▶ PROBLEM: Copy each line of the listing where the word "architectural" can be found.

BEGIN DATASET ENTRIES

**src/common/rob_pkg.sv**
```systemverilog
package rob_pkg;

    // register values and branch targets
    localparam int DATA_W = 32;

    // architectural register name
    localparam int REG_W = 5;

    // size of the architectural register file
    localparam int NUM_REGS = 1 << REG_W;

    // retire behaviour of a buffer entry
    //   OP_ALU     writes rd once its result is in
    //   OP_STORE   no rd write, leaves the head on store_done
    //   OP_BRANCH  writes rd (x0 allowed), checked against its prediction
    typedef enum logic [1:0] {
        OP_ALU    = 2'd0,
        OP_STORE  = 2'd1,
        OP_BRANCH = 2'd2
    } op_t;

endpackage

```
**src/rob/rob.sv**
```systemverilog
module rob
    import rob_pkg::*;
#(
    parameter int NICK_W = 5
) (
    input  logic              clk,
    input  logic              rst,

    input  logic              alloc_en,
    input  logic [REG_W-1:0]  alloc_rd,
    input  op_t               alloc_op,
    input  logic              alloc_pred,
    output logic              alloc_ok,
    output logic [NICK_W-1:0] alloc_nick,
    output logic              full,

    input  logic              ex_en,
    input  logic [NICK_W-1:0] ex_nick,
    input  logic [DATA_W-1:0] ex_data,
    input  logic              ex_taken,
    input  logic [DATA_W-1:0] ex_target,

    output logic              commit_en,
    output logic [REG_W-1:0]  commit_rd,
    output logic [DATA_W-1:0] commit_data,
    output logic [NICK_W-1:0] commit_nick,

    output logic              store_go,
    output logic [NICK_W-1:0] store_nick,
    input  logic              store_done,

    output logic              flush,
    output logic [DATA_W-1:0] redirect_pc
);

    // nick 0 means no producer, entries live at 1..DEPTH
    localparam int DEPTH = (1 << NICK_W) - 1;
    localparam logic [NICK_W-1:0] FIRST_NICK = NICK_W'(1);
    localparam logic [NICK_W-1:0] LAST_NICK  = NICK_W'(DEPTH);

    logic [DEPTH:1]    occupied;
    logic [DEPTH:1]    done;

    op_t               op_q     [1:DEPTH];
    logic [REG_W-1:0]  rd_q     [1:DEPTH];
    logic              pred_q   [1:DEPTH];
    logic [DATA_W-1:0] data_q   [1:DEPTH];
    logic              taken_q  [1:DEPTH];
    logic [DATA_W-1:0] target_q [1:DEPTH];

    logic [NICK_W-1:0] wr_ptr;
    logic [NICK_W-1:0] rd_ptr;

    logic head_valid;
    logic head_store;
    logic retire;

    function automatic logic [NICK_W-1:0] next_nick(input logic [NICK_W-1:0] nick);
        if (nick == LAST_NICK) begin
            return FIRST_NICK;
        end
        return nick + NICK_W'(1);
    endfunction

    // issue side
    assign full       = &occupied;
    assign alloc_ok   = alloc_en && !full;
    assign alloc_nick = wr_ptr;

    // head decode
    assign head_valid = occupied[rd_ptr];
    assign head_store = head_valid && (op_q[rd_ptr] == OP_STORE);

    // a store never commits to the register file, it waits for the memory side
    assign commit_en   = head_valid && done[rd_ptr] && !head_store;
    assign commit_rd   = rd_q[rd_ptr];
    assign commit_data = data_q[rd_ptr];
    assign commit_nick = rd_ptr;

    assign store_go   = head_store;
    assign store_nick = rd_ptr;

    // mispredicted branch at the head
    assign flush = commit_en && (op_q[rd_ptr] == OP_BRANCH)
                   && (taken_q[rd_ptr] != pred_q[rd_ptr]);
    assign redirect_pc = target_q[rd_ptr];

    assign retire = commit_en || (head_store && store_done);

    always_ff @(posedge clk) begin
        if (rst) begin
            occupied <= '0;
            done     <= '0;
            wr_ptr   <= FIRST_NICK;
            rd_ptr   <= FIRST_NICK;
        end else if (flush) begin
            // everything younger than the branch is dropped
            occupied <= '0;
            done     <= '0;
            wr_ptr   <= FIRST_NICK;
            rd_ptr   <= FIRST_NICK;
        end else begin
            if (alloc_ok) begin
                occupied[wr_ptr] <= 1'b1;
                done[wr_ptr]     <= 1'b0;
                wr_ptr           <= next_nick(wr_ptr);
            end
            if (ex_en) begin
                done[ex_nick] <= 1'b1;
            end
            // the retiring slot is occupied, so it never collides with the new one
            if (retire) begin
                occupied[rd_ptr] <= 1'b0;
                done[rd_ptr]     <= 1'b0;
                rd_ptr           <= next_nick(rd_ptr);
            end
        end
    end

    // entry payload
    always_ff @(posedge clk) begin
        if (alloc_ok) begin
            op_q[wr_ptr]   <= alloc_op;
            rd_q[wr_ptr]   <= alloc_rd;
            pred_q[wr_ptr] <= alloc_pred;
        end
        if (ex_en) begin
            data_q[ex_nick]   <= ex_data;
            taken_q[ex_nick]  <= ex_taken;
            target_q[ex_nick] <= ex_target;
        end
    end

    // execute units only report on live entries
    ex_to_live_entry: assert property (
        @(posedge clk) disable iff (rst)
        ex_en |-> (ex_nick != '0) && occupied[ex_nick]
    ) else $error("ex_en to unoccupied nick %0d", ex_nick);

    // memory side answers only a released store
    store_done_in_window: assert property (
        @(posedge clk) disable iff (rst)
        store_done |-> store_go
    ) else $error("store_done without a pending store");

    // flush commits the branch, then the buffer restarts empty at nick 1
    flush_restart: assert property (
        @(posedge clk) disable iff (rst)
        flush |-> commit_en ##1 (alloc_nick == FIRST_NICK && !commit_en && !store_go)
    ) else $error("buffer not empty after flush");

endmodule

```
**src/source/rename_regfile.sv**
```systemverilog
module rename_regfile
    import rob_pkg::*;
#(
    parameter int NICK_W = 5
) (
    input  logic              clk,
    input  logic              rst,

    // new producer from the issue side
    input  logic              alloc_ok,
    input  logic [REG_W-1:0]  alloc_rd,
    input  logic [NICK_W-1:0] alloc_nick,

    // retirement write
    input  logic              commit_en,
    input  logic [REG_W-1:0]  commit_rd,
    input  logic [DATA_W-1:0] commit_data,
    input  logic [NICK_W-1:0] commit_nick,

    input  logic              flush,

    input  logic [REG_W-1:0]  rd_addr,
    output logic [DATA_W-1:0] rd_data,
    output logic              rd_busy,
    output logic [NICK_W-1:0] rd_tag
);

    logic [DATA_W-1:0] regs [NUM_REGS];
    logic [NICK_W-1:0] tags [NUM_REGS];

    logic commit_wr;
    logic alloc_wr;

    // x0 is never written and never renamed
    assign commit_wr = commit_en && (commit_rd != '0);
    assign alloc_wr  = alloc_ok && (alloc_rd != '0);

    always_ff @(posedge clk) begin
        if (rst) begin
            for (int i = 0; i < NUM_REGS; i++) begin
                regs[i] <= '0;
            end
        end else if (commit_wr) begin
            regs[commit_rd] <= commit_data;
        end
    end

    always_ff @(posedge clk) begin
        if (rst || flush) begin
            for (int i = 0; i < NUM_REGS; i++) begin
                tags[i] <= '0;
            end
        end else begin
            // only the latest producer may release the register
            if (commit_wr && (tags[commit_rd] == commit_nick)) begin
                tags[commit_rd] <= '0;
            end
            // a same-cycle allocation overrides the release above
            if (alloc_wr) begin
                tags[alloc_rd] <= alloc_nick;
            end
        end
    end

    assign rd_data = (rd_addr == '0) ? '0 : regs[rd_addr];
    assign rd_tag  = tags[rd_addr];
    assign rd_busy = (rd_tag != '0);

    x0_never_tagged: assert property (
        @(posedge clk) disable iff (rst)
        tags[0] == '0
    ) else $error("x0 holds producer tag %0d", tags[0]);

endmodule

```
**src/source/rob_top.sv**
```systemverilog
module rob_top
    import rob_pkg::*;
#(
    parameter int NICK_W = 5
) (
    input  logic              clk,
    input  logic              rst,

    input  logic              alloc_en,
    input  logic [REG_W-1:0]  alloc_rd,
    input  op_t               alloc_op,
    input  logic              alloc_pred,
    output logic              alloc_ok,
    output logic [NICK_W-1:0] alloc_nick,
    output logic              full,

    input  logic              ex_en,
    input  logic [NICK_W-1:0] ex_nick,
    input  logic [DATA_W-1:0] ex_data,
    input  logic              ex_taken,
    input  logic [DATA_W-1:0] ex_target,

    output logic              store_go,
    output logic [NICK_W-1:0] store_nick,
    input  logic              store_done,

    output logic              flush,
    output logic [DATA_W-1:0] redirect_pc,

    input  logic [REG_W-1:0]  rd_addr,
    output logic [DATA_W-1:0] rd_data,
    output logic              rd_busy,
    output logic [NICK_W-1:0] rd_tag,

    // retirement, visible for observation
    output logic              commit_en,
    output logic [NICK_W-1:0] commit_nick
);

    logic [REG_W-1:0]  commit_rd;
    logic [DATA_W-1:0] commit_data;

    rob #(
        .NICK_W(NICK_W)
    ) u_rob (
        .clk        (clk),
        .rst        (rst),
        .alloc_en   (alloc_en),
        .alloc_rd   (alloc_rd),
        .alloc_op   (alloc_op),
        .alloc_pred (alloc_pred),
        .alloc_ok   (alloc_ok),
        .alloc_nick (alloc_nick),
        .full       (full),
        .ex_en      (ex_en),
        .ex_nick    (ex_nick),
        .ex_data    (ex_data),
        .ex_taken   (ex_taken),
        .ex_target  (ex_target),
        .commit_en  (commit_en),
        .commit_rd  (commit_rd),
        .commit_data(commit_data),
        .commit_nick(commit_nick),
        .store_go   (store_go),
        .store_nick (store_nick),
        .store_done (store_done),
        .flush      (flush),
        .redirect_pc(redirect_pc)
    );

    rename_regfile #(
        .NICK_W(NICK_W)
    ) u_rename_regfile (
        .clk        (clk),
        .rst        (rst),
        .alloc_ok   (alloc_ok),
        .alloc_rd   (alloc_rd),
        .alloc_nick (alloc_nick),
        .commit_en  (commit_en),
        .commit_rd  (commit_rd),
        .commit_data(commit_data),
        .commit_nick(commit_nick),
        .flush      (flush),
        .rd_addr    (rd_addr),
        .rd_data    (rd_data),
        .rd_busy    (rd_busy),
        .rd_tag     (rd_tag)
    );

endmodule

```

END DATASET ENTRIES

▶ EXPECTED ANSWER:
    // architectural register name
    // size of the architectural register file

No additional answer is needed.